Men of steel
Steelworkers survived tough times before unions
In 1919, the Dominion Steel Corporation was taken over by the British Empire Steel Corporation run by Roy Wolvin.
BESCO was plagued with financial difficulties from the start. The company had trouble securing customers in the Canadian market and they could not compete with cheaper American coal and steel. To survive, BESCO needed to reduce costs. So the company decided to cut wages, in some cases by two-thirds. Unionism spiked in both the steel and coal industry. One of the biggest strikes was the 1923 Sydney Steel strike.
However, Roy Wolvin did not intend to allow a union that was not a company union to be established at BESCO.
“The policy of the Dominion Iron and Steel Company is to maintain the open shop … trade unionism is wrong in principle … and will not be tolerated by this company,” said Wolvin.
It was this hard stance on unionism that facilitated the 1923 steel strike and led to the workers referring to Wolvin as Roy the Wolf.
The conditions at the steel plant were also cause for concern amongst the workers. They worked 11 hours by day and 13 hours by night. They worked seven days a week with no vacation or holidays. Work conditions were also dangerous as most men handled molten steel with very little safety protection. On June 28, 1923, a group of 100 striking men rushed the plant gates and tried to scare away the men working at the number one boiler house. The city police were called and Mr. Hill, a manager at the steel plant, read the group the riot act. Several objects were thrown at him, one even knocking him out. Although no damage was done to plant property, the company felt they needed more force to keep the strikers at bay.
Roy Wolvin convinced the premier of Nova Scotia that there was an outbreak of Bolshevism that needed federal and provincial intervention to maintain the peace. Premier Ernest Howard Armstrong was also aware that BESCO provided two-thirds of the provincial government’s revenue and was responsible for 45 per cent of the coal mined in Canada. Any stoppage would impact the province’s bottom line. A train full of federal troops and provincial police arrived on June 30. They installed machine guns at the gate and called in the provincial police to protect the scab workers and keep the strikers under control. The soldiers and police camped at the plant.
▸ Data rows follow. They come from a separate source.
--- src/rtl/de_pkg.sv ---
// Shared definitions for the dice-roller sequencer: dice codes, die sizes, display codes, FSM states.
package de_pkg;

    typedef enum logic [2:0] {
        D4   = 3'd0,
        D6   = 3'd1,
        D8   = 3'd2,
        D10  = 3'd3,
        D12  = 3'd4,
        D20  = 3'd5,
        D30  = 3'd6,
        D100 = 3'd7
    } dice_t;

    typedef enum logic [1:0] {
        S_IDLE    = 2'd0,
        S_ROLLING = 2'd1,
        S_CONV    = 2'd2,
        S_RESULT  = 2'd3
    } state_t;

    localparam logic [3:0] DIG_DASH  = 4'd14;
    localparam logic [3:0] DIG_BLANK = 4'd15;

    function automatic logic [6:0] dice_n(input logic [2:0] code);
        case (dice_t'(code))
            D4:      return 7'd4;
            D6:      return 7'd6;
            D8:      return 7'd8;
            D10:     return 7'd10;
            D12:     return 7'd12;
            D20:     return 7'd20;
            D30:     return 7'd30;
            default: return 7'd100;
        endcase
    endfunction

    // Returns {cent, diz, unit} with leading zeros blanked.
    function automatic logic [11:0] blank_digits(input logic [6:0] value, input logic [3:0] b2,
                                                 input logic [3:0] b1, input logic [3:0] b0);
        logic [3:0] cent;
        logic [3:0] diz;
        cent = (value < 7'd100) ? DIG_BLANK : b2;
        diz  = (value < 7'd10)  ? DIG_BLANK : b1;
        return {cent, diz, b0};
    endfunction

    function automatic logic [11:0] bin_to_bcd(input logic [6:0] value);
        int v;
        v = int'(value);
        return {4'(v / 100), 4'((v / 10) % 10), 4'(v % 10)};
    endfunction

endpackage

--- src/rtl/bcd_conv_seq.sv ---
// Sequential double-dabble, 7-bit binary to 3 BCD digits: one load cycle after start, then 7 shifts.
// done is high during the last shift cycle, with bcd2..bcd0 carrying the final digits in that same cycle.
module bcd_conv_seq
    import de_pkg::*;
(
    input  logic       clk,
    input  logic       reset,
    input  logic       start,
    input  logic [6:0] bin,
    output logic       done,
    output logic [3:0] bcd2,
    output logic [3:0] bcd1,
    output logic [3:0] bcd0
);

    logic [18:0] sr_q;
    logic [18:0] sr_adj;
    logic [18:0] sr_d;
    logic [2:0]  cnt_q;
    logic        run_q;

    always_comb begin
        sr_adj = sr_q;
        for (int i = 0; i < 3; i++) begin
            if (sr_adj[7+4*i +: 4] >= 4'd5) begin
                sr_adj[7+4*i +: 4] = sr_adj[7+4*i +: 4] + 4'd3;
            end
        end
        sr_d = {sr_adj[17:0], 1'b0};
    end

    always_ff @(posedge clk) begin
        if (reset) begin
            sr_q  <= '0;
            cnt_q <= '0;
            run_q <= 1'b0;
        end else if (start) begin
            sr_q  <= {12'd0, bin};
            cnt_q <= 3'd7;
            run_q <= 1'b1;
        end else if (run_q) begin
            sr_q  <= sr_d;
            cnt_q <= cnt_q - 3'd1;
            if (cnt_q == 3'd1) begin
                run_q <= 1'b0;
            end
        end
    end

    assign done = run_q && (cnt_q == 3'd1);
    assign bcd2 = sr_d[18:15];
    assign bcd1 = sr_d[14:11];
    assign bcd0 = sr_d[10:7];

endmodule

--- src/rtl/controleur_lancer_de.sv ---
// Dice-roller sequencer: dice select, roll counter, BCD conversion and 4-digit scan; no backpressure.
// ROLL_ANIM_EN shows the live roll value while rolling; otherwise dashes are shown.
module controleur_lancer_de
    import de_pkg::*;
#(
    parameter int SCAN_DIV = 50000,
    parameter int MIN_ROLL = 1000
) (
    input  logic       clk,
    input  logic       reset,
    input  logic       btn_sel,
    input  logic       btn_roll,
    output logic [2:0] dice,
    input  logic [3:0] sep_unit,
    input  logic [3:0] sep_diz,
    input  logic [3:0] sep_cent,
    input  logic [3:0] sep_d,
    output logic [3:0] digit,
    output logic [3:0] an,
    output logic       busy,
    output logic       show_res
);

    localparam int EW = $clog2(MIN_ROLL + 1);
    localparam int PW = $clog2(SCAN_DIV);
    localparam logic [EW-1:0] MIN_E   = EW'(MIN_ROLL);
    localparam logic [PW-1:0] PS_LAST = PW'(SCAN_DIV - 1);

    state_t        state_q, state_d;
    logic [2:0]    dice_q, dice_d;
    logic [6:0]    value_q, value_d;
    logic [EW-1:0] elapsed_q, elapsed_d;
    logic          sel_prev_q, roll_prev_q;
    logic          conv_start_q;
    logic [3:0]    res_unit_q, res_diz_q, res_cent_q;
    logic [PW-1:0] ps_q, ps_d;
    logic [1:0]    slot_q, slot_d;
    logic [3:0]    an_q, digit_q, digit_d;
    logic [15:0]   src;
    logic [15:0]   roll_digits;

    logic       sel_edge, roll_edge;
    logic       conv_done;
    logic [3:0] bcd2, bcd1, bcd0;

    assign sel_edge  = btn_sel & ~sel_prev_q;
    assign roll_edge = btn_roll & ~roll_prev_q;

    bcd_conv_seq u_conv (
        .clk   (clk),
        .reset (reset),
        .start (conv_start_q),
        .bin   (value_q),
        .done  (conv_done),
        .bcd2  (bcd2),
        .bcd1  (bcd1),
        .bcd0  (bcd0)
    );

    always_comb begin
        state_d   = state_q;
        dice_d    = dice_q;
        value_d   = value_q;
        elapsed_d = elapsed_q;
        case (state_q)
            S_IDLE: begin
                if (roll_edge) begin
                    state_d   = S_ROLLING;
                    value_d   = 7'd1;
                    elapsed_d = EW'(1);
                end else if (sel_edge) begin
                    dice_d = dice_q + 3'd1;
                end
            end
            S_ROLLING: begin
                if (!btn_roll && (elapsed_q >= MIN_E)) begin
                    state_d = S_CONV;
                end else begin
                    value_d = (value_q >= dice_n(dice_q)) ? 7'd1 : value_q + 7'd1;
                    if (elapsed_q < MIN_E) begin
                        elapsed_d = elapsed_q + EW'(1);
                    end
                end
            end
            S_CONV: begin
                if (conv_done) begin
                    state_d = S_RESULT;
                end
            end
            default: begin
                // Roll has priority over select, so a simultaneous press keeps the dice type.
                if (roll_edge) begin
                    state_d   = S_ROLLING;
                    value_d   = 7'd1;
                    elapsed_d = EW'(1);
                end else if (sel_edge) begin
                    state_d = S_IDLE;
                end
            end
        endcase
    end

`ifdef ROLL_ANIM_EN
    logic [11:0] anim_bcd;
    assign anim_bcd    = bin_to_bcd(value_q);
    assign roll_digits = {DIG_BLANK, blank_digits(value_q, anim_bcd[11:8], anim_bcd[7:4], anim_bcd[3:0])};
`else
    assign roll_digits = {DIG_BLANK, DIG_DASH, DIG_DASH, DIG_DASH};
`endif

    always_comb begin
        src = {DIG_BLANK, res_cent_q, res_diz_q, res_unit_q};
        case (state_q)
            S_IDLE:    src = {sep_d, sep_cent, sep_diz, sep_unit};
            S_ROLLING: src = roll_digits;
            default:   ;
        endcase
        digit_d = src[{slot_q, 2'b00} +: 4];
        ps_d    = (ps_q == PS_LAST) ? '0 : ps_q + PW'(1);
        slot_d  = (ps_q == PS_LAST) ? slot_q + 2'd1 : slot_q;
    end

    always_ff @(posedge clk) begin
        if (reset) begin
            state_q      <= S_IDLE;
            dice_q       <= 3'd0;
            value_q      <= 7'd0;
            elapsed_q    <= '0;
            sel_prev_q   <= 1'b0;
            roll_prev_q  <= 1'b0;
            conv_start_q <= 1'b0;
            res_unit_q   <= DIG_BLANK;
            res_diz_q    <= DIG_BLANK;
            res_cent_q   <= DIG_BLANK;
            ps_q         <= '0;
            slot_q       <= 2'd0;
            an_q         <= 4'b1111;
            digit_q      <= DIG_BLANK;
        end else begin
            state_q      <= state_d;
            dice_q       <= dice_d;
            value_q      <= value_d;
            elapsed_q    <= elapsed_d;
            sel_prev_q   <= btn_sel;
            roll_prev_q  <= btn_roll;
            conv_start_q <= (state_d == S_CONV) && (state_q != S_CONV);
            if (conv_done) begin
                {res_cent_q, res_diz_q, res_unit_q} <= blank_digits(value_q, bcd2, bcd1, bcd0);
            end
            ps_q    <= ps_d;
            slot_q  <= slot_d;
            an_q    <= ~(4'b0001 << slot_q);
            digit_q <= digit_d;
        end
    end

    assign dice     = dice_q;
    assign digit    = digit_q;
    assign an       = an_q;
    assign busy     = (state_q == S_ROLLING) || (state_q == S_CONV);
    assign show_res = (state_q == S_RESULT);

endmodule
On Sunday, July 1, 1923, or Bloody Sunday, a group of mounted provincial police rode down Victoria Road and into Whitney Pier. They charged a group of people returning home from church. They galloped in, bats and clubs swinging. One group was followed by a mounted police officer into the lobby of a local hotel. Men, women, and children were trampled and beaten.
Cape Breton Labour activist J. B. McLachlin wrote about the incident and drew attention to the cause through a sympathetic strike by the coal miners. Their timing was unfortunate as the financially struggling company took the strike as a shutdown that they were in no hurry to end. McLachlin however was arrested for seditious libel shortly thereafter.
John L. Lewis, president of the United Mine Workers of America, placed district 26 under his trusteeship and suspended its leaders. This ended the miner’s sympathetic strike.
After the steel workers lost the support of the miners they were faced with mass eviction from their company owned homes. This pressure caused the strikers to fold. They gave up their demands and accepted a company union. The company announced that with a reduction in steel orders they were unable to employ as many workers as they had before the strike. Also, several strikers were blacklisted. Unable to work they ended up leaving the area. There was no one left to lead the union charge at the steel plant. Those who were lucky enough to get rehired but had been vocal during the strike were given less than glamorous jobs on the plant. Some of the men called it purgatory. The company union ran until the United Steel Workers of America established a union in 1936.